(PROBLEM STATEMENT) Would you return the lines between the one holding "power,power_leakage,7.02,nW" and the one holding "timing,worst_slew_margin_rel,50.7,%", inclusive, and only those, exactly as they stand in the listing below?

(DATASET EXTRACT)
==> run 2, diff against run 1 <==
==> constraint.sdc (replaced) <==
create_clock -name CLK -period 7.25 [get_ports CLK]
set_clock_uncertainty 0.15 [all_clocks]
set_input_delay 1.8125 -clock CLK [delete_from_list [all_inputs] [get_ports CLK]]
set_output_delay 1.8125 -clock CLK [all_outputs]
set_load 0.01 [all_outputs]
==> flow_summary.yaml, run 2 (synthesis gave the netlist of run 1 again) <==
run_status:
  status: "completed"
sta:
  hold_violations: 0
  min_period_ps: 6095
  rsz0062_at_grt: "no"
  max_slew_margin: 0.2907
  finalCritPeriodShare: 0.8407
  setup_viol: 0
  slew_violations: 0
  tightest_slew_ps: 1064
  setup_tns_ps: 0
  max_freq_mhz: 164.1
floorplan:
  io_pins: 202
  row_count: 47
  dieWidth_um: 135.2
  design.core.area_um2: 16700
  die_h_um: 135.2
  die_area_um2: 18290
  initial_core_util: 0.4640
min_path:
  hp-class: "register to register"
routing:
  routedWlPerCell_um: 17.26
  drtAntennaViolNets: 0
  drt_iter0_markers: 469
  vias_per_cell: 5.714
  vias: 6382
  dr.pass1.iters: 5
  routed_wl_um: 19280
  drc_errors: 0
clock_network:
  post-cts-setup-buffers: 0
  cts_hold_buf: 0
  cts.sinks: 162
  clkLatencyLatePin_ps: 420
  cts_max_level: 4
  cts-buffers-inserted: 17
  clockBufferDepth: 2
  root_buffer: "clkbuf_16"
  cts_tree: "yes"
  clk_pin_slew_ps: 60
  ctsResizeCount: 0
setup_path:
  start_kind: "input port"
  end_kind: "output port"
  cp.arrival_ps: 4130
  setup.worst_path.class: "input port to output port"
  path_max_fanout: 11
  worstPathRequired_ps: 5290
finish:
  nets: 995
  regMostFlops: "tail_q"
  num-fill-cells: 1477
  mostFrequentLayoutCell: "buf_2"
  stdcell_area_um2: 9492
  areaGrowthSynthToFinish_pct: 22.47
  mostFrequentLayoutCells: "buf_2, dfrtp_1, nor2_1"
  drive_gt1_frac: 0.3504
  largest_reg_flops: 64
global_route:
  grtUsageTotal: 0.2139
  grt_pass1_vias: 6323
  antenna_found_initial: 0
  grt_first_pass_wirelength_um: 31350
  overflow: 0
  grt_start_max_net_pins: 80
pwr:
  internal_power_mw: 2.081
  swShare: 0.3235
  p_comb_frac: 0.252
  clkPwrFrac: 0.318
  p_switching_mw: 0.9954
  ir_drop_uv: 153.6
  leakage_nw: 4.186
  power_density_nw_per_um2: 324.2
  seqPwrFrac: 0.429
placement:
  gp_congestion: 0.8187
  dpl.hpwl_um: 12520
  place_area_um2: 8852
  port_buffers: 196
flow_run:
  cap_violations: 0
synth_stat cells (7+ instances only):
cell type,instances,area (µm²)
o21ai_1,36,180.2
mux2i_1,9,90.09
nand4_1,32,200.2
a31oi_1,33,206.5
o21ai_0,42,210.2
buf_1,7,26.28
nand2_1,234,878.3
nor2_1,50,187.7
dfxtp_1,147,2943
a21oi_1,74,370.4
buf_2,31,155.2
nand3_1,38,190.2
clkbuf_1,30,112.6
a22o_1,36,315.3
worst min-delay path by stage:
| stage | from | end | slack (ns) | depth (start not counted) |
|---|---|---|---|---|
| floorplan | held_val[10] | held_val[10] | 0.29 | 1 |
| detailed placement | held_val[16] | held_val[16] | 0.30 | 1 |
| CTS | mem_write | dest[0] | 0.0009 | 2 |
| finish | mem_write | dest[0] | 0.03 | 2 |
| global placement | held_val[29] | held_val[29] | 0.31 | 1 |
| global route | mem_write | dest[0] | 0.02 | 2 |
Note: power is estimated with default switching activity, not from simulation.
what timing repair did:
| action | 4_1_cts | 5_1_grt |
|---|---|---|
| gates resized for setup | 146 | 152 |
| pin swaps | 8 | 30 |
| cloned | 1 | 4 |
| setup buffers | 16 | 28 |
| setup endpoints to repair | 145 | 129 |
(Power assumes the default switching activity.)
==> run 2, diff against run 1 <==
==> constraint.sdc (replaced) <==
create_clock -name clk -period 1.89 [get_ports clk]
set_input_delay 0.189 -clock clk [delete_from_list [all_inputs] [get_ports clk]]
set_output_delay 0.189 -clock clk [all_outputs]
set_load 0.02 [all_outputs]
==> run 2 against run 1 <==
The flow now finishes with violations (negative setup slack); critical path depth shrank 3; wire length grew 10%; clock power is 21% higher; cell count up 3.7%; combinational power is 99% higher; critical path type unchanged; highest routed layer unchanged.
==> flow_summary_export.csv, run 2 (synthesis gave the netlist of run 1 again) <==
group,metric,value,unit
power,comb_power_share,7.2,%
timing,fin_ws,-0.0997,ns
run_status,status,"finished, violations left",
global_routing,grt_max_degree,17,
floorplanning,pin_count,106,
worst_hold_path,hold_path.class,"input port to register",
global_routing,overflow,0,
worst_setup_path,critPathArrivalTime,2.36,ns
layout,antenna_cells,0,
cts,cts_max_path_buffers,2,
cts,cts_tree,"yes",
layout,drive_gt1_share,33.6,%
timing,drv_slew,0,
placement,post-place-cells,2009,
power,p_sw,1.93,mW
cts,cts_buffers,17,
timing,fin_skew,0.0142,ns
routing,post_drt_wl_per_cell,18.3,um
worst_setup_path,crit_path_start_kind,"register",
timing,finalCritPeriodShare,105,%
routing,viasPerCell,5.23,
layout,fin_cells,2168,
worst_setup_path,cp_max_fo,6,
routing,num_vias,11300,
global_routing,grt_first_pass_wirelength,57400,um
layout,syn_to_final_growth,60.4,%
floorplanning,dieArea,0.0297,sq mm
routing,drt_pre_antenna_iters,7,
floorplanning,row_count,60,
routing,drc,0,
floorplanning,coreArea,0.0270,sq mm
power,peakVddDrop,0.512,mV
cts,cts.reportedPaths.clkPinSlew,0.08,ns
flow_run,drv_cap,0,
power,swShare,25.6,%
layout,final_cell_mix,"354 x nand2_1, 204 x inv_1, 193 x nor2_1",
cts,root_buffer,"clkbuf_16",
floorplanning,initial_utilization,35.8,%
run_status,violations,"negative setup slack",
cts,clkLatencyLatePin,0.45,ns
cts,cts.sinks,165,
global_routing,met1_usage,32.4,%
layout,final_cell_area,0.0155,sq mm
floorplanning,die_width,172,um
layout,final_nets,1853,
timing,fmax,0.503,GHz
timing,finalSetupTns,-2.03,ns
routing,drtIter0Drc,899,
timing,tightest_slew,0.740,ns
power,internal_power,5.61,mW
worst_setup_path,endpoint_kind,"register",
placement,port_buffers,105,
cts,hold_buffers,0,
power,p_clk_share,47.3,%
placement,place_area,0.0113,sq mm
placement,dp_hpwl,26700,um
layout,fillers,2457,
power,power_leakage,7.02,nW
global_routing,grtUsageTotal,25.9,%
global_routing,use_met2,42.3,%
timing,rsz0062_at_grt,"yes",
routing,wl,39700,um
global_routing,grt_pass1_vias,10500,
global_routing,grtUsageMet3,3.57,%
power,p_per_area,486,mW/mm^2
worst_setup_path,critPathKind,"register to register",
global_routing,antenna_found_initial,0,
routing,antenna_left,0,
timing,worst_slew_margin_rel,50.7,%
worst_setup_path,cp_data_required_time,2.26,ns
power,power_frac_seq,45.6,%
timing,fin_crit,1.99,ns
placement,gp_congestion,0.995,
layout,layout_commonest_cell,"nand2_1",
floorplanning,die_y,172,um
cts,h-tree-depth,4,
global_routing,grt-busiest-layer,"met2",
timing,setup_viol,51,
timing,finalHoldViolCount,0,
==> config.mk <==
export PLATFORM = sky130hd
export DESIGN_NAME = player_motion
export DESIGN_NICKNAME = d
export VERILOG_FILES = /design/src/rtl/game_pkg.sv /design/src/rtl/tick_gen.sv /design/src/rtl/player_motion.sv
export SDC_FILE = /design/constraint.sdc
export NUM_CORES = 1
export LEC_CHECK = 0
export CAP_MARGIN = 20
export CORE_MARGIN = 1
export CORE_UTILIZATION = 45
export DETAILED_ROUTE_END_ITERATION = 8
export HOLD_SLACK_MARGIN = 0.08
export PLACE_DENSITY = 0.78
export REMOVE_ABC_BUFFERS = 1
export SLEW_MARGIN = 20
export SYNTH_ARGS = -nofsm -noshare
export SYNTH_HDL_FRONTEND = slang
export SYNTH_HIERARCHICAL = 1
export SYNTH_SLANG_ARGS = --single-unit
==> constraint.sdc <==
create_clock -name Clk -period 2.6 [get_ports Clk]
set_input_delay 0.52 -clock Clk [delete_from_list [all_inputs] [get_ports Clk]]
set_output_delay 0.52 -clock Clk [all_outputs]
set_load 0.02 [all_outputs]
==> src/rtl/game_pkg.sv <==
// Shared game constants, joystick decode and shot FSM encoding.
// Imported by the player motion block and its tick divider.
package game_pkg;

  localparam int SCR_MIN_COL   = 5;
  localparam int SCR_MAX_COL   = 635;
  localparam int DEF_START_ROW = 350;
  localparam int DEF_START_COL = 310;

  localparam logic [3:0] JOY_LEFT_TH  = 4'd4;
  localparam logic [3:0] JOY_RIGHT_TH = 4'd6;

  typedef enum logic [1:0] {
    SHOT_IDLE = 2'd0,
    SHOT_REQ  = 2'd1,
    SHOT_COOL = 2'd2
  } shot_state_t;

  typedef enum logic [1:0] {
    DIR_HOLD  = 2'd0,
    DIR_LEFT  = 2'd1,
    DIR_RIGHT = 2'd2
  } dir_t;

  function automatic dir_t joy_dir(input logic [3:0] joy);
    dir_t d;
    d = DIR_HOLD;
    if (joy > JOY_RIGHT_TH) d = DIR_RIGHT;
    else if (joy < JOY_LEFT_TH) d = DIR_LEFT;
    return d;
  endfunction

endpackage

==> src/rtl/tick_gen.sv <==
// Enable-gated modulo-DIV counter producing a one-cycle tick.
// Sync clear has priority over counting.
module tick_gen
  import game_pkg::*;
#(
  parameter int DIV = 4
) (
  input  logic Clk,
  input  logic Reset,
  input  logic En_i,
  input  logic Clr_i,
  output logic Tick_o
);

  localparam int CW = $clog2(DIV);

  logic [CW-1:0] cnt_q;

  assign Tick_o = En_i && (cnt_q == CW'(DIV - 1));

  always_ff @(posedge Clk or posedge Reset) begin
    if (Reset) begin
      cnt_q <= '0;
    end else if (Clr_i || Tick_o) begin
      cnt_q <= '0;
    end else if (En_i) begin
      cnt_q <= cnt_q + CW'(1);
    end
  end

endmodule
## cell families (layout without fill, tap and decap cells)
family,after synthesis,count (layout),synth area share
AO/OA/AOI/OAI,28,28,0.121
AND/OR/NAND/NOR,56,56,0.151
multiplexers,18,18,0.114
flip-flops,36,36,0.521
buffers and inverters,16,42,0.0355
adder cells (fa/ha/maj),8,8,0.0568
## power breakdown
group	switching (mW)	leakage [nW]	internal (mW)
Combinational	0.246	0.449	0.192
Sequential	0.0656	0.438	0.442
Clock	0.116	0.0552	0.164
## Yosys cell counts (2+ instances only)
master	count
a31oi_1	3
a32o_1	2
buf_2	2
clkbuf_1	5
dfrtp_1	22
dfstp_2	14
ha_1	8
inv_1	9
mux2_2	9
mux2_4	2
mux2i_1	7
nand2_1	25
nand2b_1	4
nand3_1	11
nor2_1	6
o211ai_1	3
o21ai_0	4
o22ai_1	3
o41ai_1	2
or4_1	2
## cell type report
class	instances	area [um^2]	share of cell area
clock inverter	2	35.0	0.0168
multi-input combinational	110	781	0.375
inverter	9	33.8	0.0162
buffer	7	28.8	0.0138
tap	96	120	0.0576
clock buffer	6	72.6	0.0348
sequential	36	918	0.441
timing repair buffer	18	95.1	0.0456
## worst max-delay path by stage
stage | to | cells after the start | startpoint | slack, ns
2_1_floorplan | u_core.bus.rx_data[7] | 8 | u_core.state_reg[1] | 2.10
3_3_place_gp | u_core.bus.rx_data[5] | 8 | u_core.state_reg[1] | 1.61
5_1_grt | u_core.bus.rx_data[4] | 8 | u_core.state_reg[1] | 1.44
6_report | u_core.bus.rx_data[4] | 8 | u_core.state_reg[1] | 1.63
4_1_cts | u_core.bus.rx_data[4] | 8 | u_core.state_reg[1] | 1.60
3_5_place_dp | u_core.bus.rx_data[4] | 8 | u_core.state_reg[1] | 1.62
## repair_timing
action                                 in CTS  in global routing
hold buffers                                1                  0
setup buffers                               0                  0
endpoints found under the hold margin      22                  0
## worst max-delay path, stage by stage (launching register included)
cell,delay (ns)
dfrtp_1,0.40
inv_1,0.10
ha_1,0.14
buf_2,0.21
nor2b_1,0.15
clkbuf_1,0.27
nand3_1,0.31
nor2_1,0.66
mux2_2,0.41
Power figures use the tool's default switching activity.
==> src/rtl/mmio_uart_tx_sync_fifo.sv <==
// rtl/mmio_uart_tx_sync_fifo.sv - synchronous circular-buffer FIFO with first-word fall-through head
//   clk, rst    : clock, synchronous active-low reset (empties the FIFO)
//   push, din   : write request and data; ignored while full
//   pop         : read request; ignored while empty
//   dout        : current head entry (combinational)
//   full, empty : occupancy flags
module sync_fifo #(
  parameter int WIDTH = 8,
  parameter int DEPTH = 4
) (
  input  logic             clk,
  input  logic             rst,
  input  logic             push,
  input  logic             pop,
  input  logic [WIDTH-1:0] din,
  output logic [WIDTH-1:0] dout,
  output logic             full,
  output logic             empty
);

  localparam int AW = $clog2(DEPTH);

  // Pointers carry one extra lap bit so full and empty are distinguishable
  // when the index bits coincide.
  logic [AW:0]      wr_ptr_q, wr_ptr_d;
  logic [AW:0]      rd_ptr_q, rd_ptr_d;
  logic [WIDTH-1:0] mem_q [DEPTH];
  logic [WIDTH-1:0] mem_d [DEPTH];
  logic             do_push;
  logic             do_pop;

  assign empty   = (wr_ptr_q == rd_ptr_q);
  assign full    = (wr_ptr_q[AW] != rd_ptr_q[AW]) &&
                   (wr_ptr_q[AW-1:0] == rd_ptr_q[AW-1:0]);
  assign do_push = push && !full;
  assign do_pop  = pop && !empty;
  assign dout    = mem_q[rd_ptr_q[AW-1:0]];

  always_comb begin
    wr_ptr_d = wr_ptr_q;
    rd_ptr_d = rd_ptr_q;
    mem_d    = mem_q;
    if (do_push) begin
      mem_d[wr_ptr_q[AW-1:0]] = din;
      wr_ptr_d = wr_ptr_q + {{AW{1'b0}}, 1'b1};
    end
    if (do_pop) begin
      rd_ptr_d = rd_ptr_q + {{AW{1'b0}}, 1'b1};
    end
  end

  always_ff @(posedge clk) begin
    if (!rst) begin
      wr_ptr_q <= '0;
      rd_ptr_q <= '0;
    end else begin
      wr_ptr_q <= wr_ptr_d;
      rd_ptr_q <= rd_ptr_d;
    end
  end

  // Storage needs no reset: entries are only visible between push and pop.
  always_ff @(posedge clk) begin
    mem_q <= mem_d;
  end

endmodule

(EXERCISE OUTPUT)
power,power_leakage,7.02,nW
global_routing,grtUsageTotal,25.9,%
global_routing,use_met2,42.3,%
timing,rsz0062_at_grt,"yes",
routing,wl,39700,um
global_routing,grt_pass1_vias,10500,
global_routing,grtUsageMet3,3.57,%
power,p_per_area,486,mW/mm^2
worst_setup_path,critPathKind,"register to register",
global_routing,antenna_found_initial,0,
routing,antenna_left,0,
timing,worst_slew_margin_rel,50.7,%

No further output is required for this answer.